DRDO-BU Center for Life Sciences, Bharathiar University Campus, Coimbatore, Tamilnadu, India.
Data mining and Text mining Laboratory, Department of Bioinformatics, Bharathiar University, Coimbatore, Tamilnadu, India.
PLoS One. 2018 Jul 26;13(7):e0200699. doi: 10.1371/journal.pone.0200699. eCollection 2018.
A wealth of knowledge concerning relations between genes and its associated diseases is present in biomedical literature. Mining these biological associations from literature can provide immense support to research ranging from drug-targetable pathways to biomarker discovery. However, time and cost of manual curation heavily slows it down. In this current scenario one of the crucial technologies is biomedical text mining, and relation extraction shows the promising result to explore the research of genes associated with diseases. By developing automatic extraction of gene-disease associations from the literature using joint ensemble learning we addressed this problem from a text mining perspective. In the proposed work, we employ a supervised machine learning approach in which a rich feature set covering conceptual, syntax and semantic properties jointly learned with word embedding are trained using ensemble support vector machine for extracting gene-disease relations from four gold standard corpora. Upon evaluating the machine learning approach shows promised results of 85.34%, 83.93%,87.39% and 85.57% of F-measure on EUADR, GAD, CoMAGC and PolySearch corpora respectively.
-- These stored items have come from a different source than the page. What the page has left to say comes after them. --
===== src/rtl/touch_pkg.sv =====
// Shared constants, FSM state type and helpers for the touch X/Y sampler.
package touch_pkg;

  // ADS7843 control bytes: start, channel, 12-bit, differential, power-down between conversions
  localparam logic [7:0] CMD_X = 8'h90;
  localparam logic [7:0] CMD_Y = 8'hD0;

  // Frame geometry in dclk periods; data bits arrive on rising edges DATA_FIRST..DATA_LAST (1-based)
  localparam int FRAME_DCLKS  = 24;
  localparam int DATA_FIRST   = 10;
  localparam int DATA_LAST    = 21;
  localparam int FRAME_HALVES = 2 * FRAME_DCLKS;

  typedef enum logic [2:0] {
    IDLE    = 3'd0,
    FRAME_X = 3'd1,
    FRAME_Y = 3'd2,
    CHECK   = 3'd3,
    GAP     = 3'd4
  } state_t;

  // True when a 1-based rising-edge number falls inside the conversion data window
  function automatic logic is_data_edge(input logic [4:0] edge_num);
    return (int'(edge_num) >= DATA_FIRST) && (int'(edge_num) <= DATA_LAST);
  endfunction

endpackage


===== src/rtl/touch_spi_frame.sv =====
// One 24-dclk SPI frame to the touch ADC: shifts an 8-bit command out on din,
// clocks 12 result bits in from dout, and pulses o_done when dclk has returned low.
module touch_spi_frame
  import touch_pkg::*;
#(
  parameter int DCLK_DIV = 25
) (
  input  logic        clk,
  input  logic        reset_n,
  input  logic        i_start,
  input  logic [7:0]  i_cmd,
  input  logic        i_dout,
  output logic        o_dclk,
  output logic        o_din,
  output logic        o_done,
  output logic [11:0] o_result
);

  localparam int DIV_W = (DCLK_DIV > 1) ? $clog2(DCLK_DIV) : 1;
  localparam logic [DIV_W-1:0] DIV_LAST  = DIV_W'(DCLK_DIV - 1);
  localparam logic [5:0]       HALF_LAST = 6'(FRAME_HALVES - 1);

  logic             r_active;
  logic [DIV_W-1:0] r_div_cnt;
  logic [5:0]       r_half;
  logic             r_dclk;
  logic [7:0]       r_cmd_sh;
  logic [11:0]      r_shift;
  logic             r_done;

  logic       w_tick;
  logic [4:0] w_rise_num;
  logic       w_capture;

  // A half-period ends on w_tick; when dclk is low the coming toggle is a rising edge
  assign w_tick     = r_active && (r_div_cnt == DIV_LAST);
  assign w_rise_num = r_half[5:1] + 5'd1;
  assign w_capture  = w_tick && !r_dclk && is_data_edge(w_rise_num);

  // Divider, half-period counter, command shifter (falling edges) and result shifter (rising edges)
  always_ff @(posedge clk or negedge reset_n) begin
    if (!reset_n) begin
      r_active  <= 1'b0;
      r_div_cnt <= '0;
      r_half    <= '0;
      r_dclk    <= 1'b0;
      r_cmd_sh  <= '0;
      r_shift   <= '0;
      r_done    <= 1'b0;
    end else begin
      r_done <= 1'b0;
      if (!r_active) begin
        if (i_start) begin
          // Command MSB is on din from the start, a full half-period before the first rising edge
          r_active  <= 1'b1;
          r_div_cnt <= '0;
          r_half    <= '0;
          r_dclk    <= 1'b0;
          r_cmd_sh  <= i_cmd;
        end
      end else if (w_tick) begin
        r_div_cnt <= '0;
        r_dclk    <= ~r_dclk;
        if (r_dclk) begin
          // Falling edge: next command bit; zeros follow once all 8 have gone
          r_cmd_sh <= {r_cmd_sh[6:0], 1'b0};
        end else if (w_capture) begin
          r_shift <= {r_shift[10:0], i_dout};
        end
        if (r_half == HALF_LAST) begin
          r_active <= 1'b0;
          r_done   <= 1'b1;
        end else begin
          r_half <= r_half + 6'd1;
        end
      end else begin
        r_div_cnt <= r_div_cnt + DIV_W'(1);
      end
    end
  end

  assign o_dclk   = r_dclk;
  assign o_din    = r_cmd_sh[7];
  assign o_done   = r_done;
  assign o_result = r_shift;

endmodule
We strongly believe that the presented novel approach combining rich syntax and semantic feature set with domain-specific word embedding through ensemble support vector machines evaluated on four gold standard corpora can act as a new baseline for future works in gene-disease relation extraction from literature.
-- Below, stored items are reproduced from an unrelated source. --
===== src/rtl/instruction_fetch.sv =====
// Instruction fetch stage with IF/ID pipeline register.
// Holds the PC, issues word fetches over a req/ready handshake, honours the
// hazard-unit stall and the EX-stage redirect, and parks one response in a
// skid register when it arrives while IF/ID is stalled.
module instruction_fetch #(
   parameter logic [31:0] RESET_PC  = 32'h0000_0000,
   parameter logic [31:0] NOP_INSTR = 32'h0000_0013
) (
   input  logic        clk,
   input  logic        rst,
   input  logic        IF_ID_Write,
   input  logic        branch_taken,
   input  logic [31:0] branch_target,
   output logic        imem_req,
   output logic [31:0] imem_addr,
   input  logic        imem_ready,
   input  logic [31:0] imem_rdata,
   output logic [31:0] instr,
   output logic [6:0]  instr_OP,
   output logic [4:0]  Ra,
   output logic [4:0]  Rb,
   output logic [4:0]  Rd,
   output logic [31:0] pc_out,
   output logic [31:0] pc_plus4,
   output logic        instr_valid
);

   typedef enum logic {
      FETCH = 1'b0,
      HOLD  = 1'b1
   } state_t;

   state_t      state;
   logic [31:0] pc;
   logic [31:0] skid;
   logic [31:0] ifid_instr;
   logic [31:0] ifid_pc;
   logic        ifid_valid;
   logic [31:0] pc_next_seq;

   // Low target bits are forced to zero; fetches are always word aligned.
   logic unused_target_bits;
   assign unused_target_bits = ^branch_target[1:0];

   assign pc_next_seq = pc + 32'd4;

   // PC, fetch FSM, skid register and IF/ID register.
   always_ff @(posedge clk) begin
      if (rst) begin
         pc         <= {RESET_PC[31:2], 2'b00};
         state      <= FETCH;
         skid       <= '0;
         ifid_instr <= NOP_INSTR;
         ifid_pc    <= '0;
         ifid_valid <= 1'b0;
      end else if (branch_taken) begin
         // Redirect wins over stall; any in-flight or parked word is discarded.
         pc         <= {branch_target[31:2], 2'b00};
         state      <= FETCH;
         skid       <= '0;
         ifid_instr <= NOP_INSTR;
         ifid_valid <= 1'b0;
      end else begin
         unique case (state)
            FETCH: begin
               if (imem_ready) begin
                  if (IF_ID_Write) begin
                     ifid_instr <= imem_rdata;
                     ifid_pc    <= pc;
                     ifid_valid <= 1'b1;
                     pc         <= pc_next_seq;
                  end else begin
                     skid  <= imem_rdata;
                     state <= HOLD;
                  end
               end else if (IF_ID_Write) begin
                  ifid_instr <= NOP_INSTR;
                  ifid_valid <= 1'b0;
               end
            end
            HOLD: begin
               if (IF_ID_Write) begin
                  ifid_instr <= skid;
                  ifid_pc    <= pc;
                  ifid_valid <= 1'b1;
                  pc         <= pc_next_seq;
                  state      <= FETCH;
               end
            end
            default: state <= FETCH;
         endcase
      end
   end

   assign imem_req    = (state == FETCH) && !rst;
   assign imem_addr   = pc;

   assign instr       = ifid_instr;
   assign instr_OP    = ifid_instr[6:0];
   assign Rd          = ifid_instr[11:7];
   assign Ra          = ifid_instr[19:15];
   assign Rb          = ifid_instr[24:20];
   assign pc_out      = ifid_pc;
   assign pc_plus4    = ifid_pc + 32'd4;
   assign instr_valid = ifid_valid;

endmodule


===== config.mk =====
export PLATFORM = sky130hd
export DESIGN_NAME = instruction_fetch
export DESIGN_NICKNAME = d
export VERILOG_FILES = /design/src/rtl/instruction_fetch.sv
export SDC_FILE = /design/constraint.sdc
export NUM_CORES = 1
export LEC_CHECK = 0
export ABC_AREA = 1
export BUFFER_PORTS_ARGS = -buffer_cell sky130_fd_sc_hd__buf_4
export CELL_PAD_IN_SITES_DETAIL_PLACEMENT = 0
export CELL_PAD_IN_SITES_GLOBAL_PLACEMENT = 2
export CORE_UTILIZATION = 24
export CTS_CLUSTER_DIAMETER = 150
export DETAILED_ROUTE_END_ITERATION = 6
export PLACE_DENSITY = 0.86
export SYNTH_ARGS = -nofsm -noshare
export SYNTH_HDL_FRONTEND = slang
export SYNTH_SLANG_ARGS = --single-unit

===== constraint.sdc =====
create_clock -name clk -period 1.5 [get_ports clk]
set_input_delay 0.225 -clock clk [delete_from_list [all_inputs] [get_ports clk]]
set_output_delay 0.225 -clock clk [all_outputs]
set_load 0.005 [all_outputs]

==> results of run 1 <==
[kinds of logic (layout without fill, tap and decap cells)]
| logic type | count (synthesis) | in the layout | share of synthesized area |
|---|---|---|---|
| AO/OA/AOI/OAI | 229 | 229 | 0.184 |
| XOR/XNOR | 26 | 26 | 0.0344 |
| adder cells (fa/ha/maj) | 2 | 2 | 0.00378 |
| buffers and inverters | 150 | 530 | 0.107 |
| flip-flops | 126 | 126 | 0.381 |
| other | 1 | 6 | 0.000567 |
| AND/OR/NAND/NOR | 437 | 437 | 0.289 |
[repair_timing]
item / in CTS / in global routing
endpoints found under the setup margin: 47 / 54
pin swaps: 22 / 57
buffers inserted: 10 / 18
resized for setup: 101 / 136
[layer usage]
| layer | vias up | GRT usage | share of wire |
|---|---|---|---|
| li1 | 3938 | - | - |
| met1 | 3571 | 0.233 | 0.44 |
| met2 | 245 | 0.310 | 0.48 |
| met3 | 35 | 0.0440 | 0.060 |
| met4 | 2 | 0.0626 | 0.018 |
| met5 | - | 0 | 0.00064 |
[through the flow]
stage / setup TNS, ns / std cells / hold slack [ns] / utilization / cell area [um2]
CTS: -12.10 / 1683 / 0.0386 / 0.397 / 10700
global route: -14.78 / 1697 / 0.0293 / 0.418 / 11300
finish: -11.75 / 1697 / 0.0469 / 0.418 / 11300
floorplan: -0.0581 / 976 / 0.363 / - / 6670
detailed placement: -3.11 / 1643 / 0.453 / 0.361 / 9740
global placement: -2.46 / 1643 / 0.449 / 0.361 / 9740
[report_power, final]
| group | internal, mW | total (mW) | switching, mW |
|---|---|---|---|
| clock | 2.37 | 4.22 | 1.84 |
| sequential | 3.50 | 3.64 | 0.143 |
| combinational | 0.786 | 1.56 | 0.770 |
[worst reg2reg max path, stage by stage (launching register included)]
cell	delay, ns
dfxtp_2	0.37
ha_4	0.16
nand2_4	0.06
nor2_4	0.11
buf_6	0.14
nand2_4	0.07
buf_4	0.14
nor3_4	0.13
nor3_2	0.05
nor2_1	0.11
nor2_1	0.04
[cell usage after synthesis, drive strengths merged]
cell type  number
nand3          73
conb            1
nor2           91
ha              2
a22oi           4
buf            46
a21boi          1
nand3b          2
a31oi           4
o21ai          80
a221oi          1
or2             1
nand2         230
clkinv          1
o211ai          8
nand4          12
a21oi         122
a211oi          5
and3b           1
nor3           24
xor2           26
nor4            3
o221ai          4
inv            73
clkbuf         30
dfxtp         126
[worst min-delay path by stage]
| stage | slack (ns) | endpoint |
|---|---|---|
| global route | 0.03 | instr[5] |
| floorplan | 0.36 | state |
| detailed placement | 0.45 | skid[6] |
| finish | 0.05 | instr[8] |
| CTS | 0.04 | instr[8] |
| global placement | 0.45 | skid[5] |
[sequential cells by signal, summed over array words and instances, names as in the netlist]
| register | flops |
|---|---|
| instr | 32 |
| instr_valid | 1 |
| state | 1 |
| pc_out | 30 |
| imem_addr | 30 |
| skid | 32 |
[final cells by class]
type                       instances  area, um2  area share
timing repair buffer             424       3350       0.297
tap                              341        427      0.0378
multi-input combinational        700       4020       0.357
clock inverter                    15        170      0.0151
clock buffer                      17        425      0.0377
sequential                       126       2600       0.230
inverter                          74        290      0.0257
==> reports/qor.txt, run 1 <==
Wirelength per Cell: 15.7 um
GRT Residual Overflow: 0
worst path required time: 1.27 ns
vias post-DR: 7791
CP dominant cell by count: nand2_2
Final Slew Violations: 0
status: complete, but fails checks
synth top area cells: dfxtp_1 (38%), nand2_1 (13%), a21oi_1 (9.2%)
crit path capture: pc_plus4[22]
clock-pin slew on the worst setup and hold paths: 0.07 ns
clock tree sinks: 126
Fin. Hold Viols: 0
WP data arrival: 1.83 ns
initial antenna violation count: 1
drt total wl: 26600 um
CORE AREA: 27000 um2
Clock H-tree levels: 4
via density per instance: 4.59
I/O Pins: 221
Root Buffer Master: clkbuf_16
hold path depth: 3
unrepaired setup endpoints after global routing: yes
cell taking the most area after synthesis: dfxtp_1
Mapped Cells: 971
DRT antenna net count: 0
#FFs+latches synth: 126
Total Power: 9.41 mW
share of layout cells above drive strength 1: 0.471
most common cell after layout, fill and taps aside: buf_4
crit path kind: reg2out
CTS Hold Bufs: 0
die width: 168 um
Clk Latency, worst-skew pair: 0.44 ns
Lkg Pwr: 5.08 nW
worst min path class: in2reg
DP HPWL: 19800 um
Filler Cell Count: 2769
vias in the first global route: 7375
Layout Skew: 0.0127 ns
Initial Util: 0.245
setup ws final: -0.558 ns
post-synthesis sequential area ratio: 0.381
Worst path max stage delay: 0.36 ns
f_max: 0.486 GHz
syn avg cell area: 6.81 um2
most frequent cells in the layout: buf_4 (391), nand2_1 (190), a21oi_1 (121)
Total GRT Usage: 0.185
startpoint types: flop
GP Congestion: 0.932
remaining routing DRC violations: 0
fin nets: 1414
Setup WS pre-CTS: -0.243 ns
Die Area: 28200 um2
Port Buf Inserts: 212
worst hold start: imem_rdata[8]
initial DRC count: 354
cells traversed along the worst timing path: ha_4 -> nand2_4 -> nor3_4 -> nand2_2 -> nor2_4 -> nand2_2 -> nor2_2 -> xor2_1 -> buf_4
Crit Path Max Fanout: 2
Max VDD drop: 0.628 mV
TritonRoute pass-1 iters: 5
area growth from synthesis to layout: 70.6%
maxcap violations: 0
cell family with most CP delay: simple AND/OR/NAND/NOR gates
CP Launch Point: pc_out[3]
Setup crit end kind: output pin
yosys warns: 0
Cell Area, Synth: 6620 um2
flop2flop setup slack: 0 ns
first-pass GRT wire length: 40700 um
Tcrit/Tclk final: 1.37
Die H: 168 um
largest net degree at the start of global routing: 35
Longest Clk Path Bufs: 2
FF-to-FF path depth: 10
Power Density: 834 nW/um2
Yosys cell types: 38
diode count: 0
Reg-to-Reg Start: imem_addr[2]
Reg-to-Reg End: imem_addr[16]
CTS tree: built
Worst path depth: 9
cts bufs inserted: 17
# rows: 60
Tmin final: 2.06 ns
endpoints failing setup: 28
crit path buf inv count: 1
post-synth top area share: 0.381
Critical-path top delay cell: dfxtp_4
failing checks: negative setup slack
Power figures use the tool's default switching activity.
生物医学文献中蕴含着丰富的基因与其相关疾病之间关系的知识。从文献中挖掘这些生物学关联,可以为从药物靶点途径到生物标志物发现的研究提供巨大支持。然而,手动编纂的时间和成本严重减缓了这一进程。在当前的情况下,生物医学文本挖掘是一项关键技术,关系提取显示出了有前途的结果,可以探索与疾病相关的基因的研究。通过使用联合集成学习从文献中自动提取基因-疾病关联,我们从文本挖掘的角度解决了这个问题。在提出的工作中,我们采用了一种有监督的机器学习方法,其中一个包含概念、语法和语义属性的丰富特征集与词嵌入一起学习,并使用集成支持向量机对来自四个黄金标准语料库的基因-疾病关系进行训练。在评估机器学习方法时,在 EUADR、GAD、CoMAGC 和 PolySearch 语料库上的 F 测度分别达到了 85.34%、83.93%、87.39%和 85.57%的有希望的结果。我们坚信,通过联合支持向量机在四个黄金标准语料库上评估,结合丰富的语法和语义特征集与特定领域的词嵌入的新颖方法,可以作为未来从文献中提取基因-疾病关系的新基准。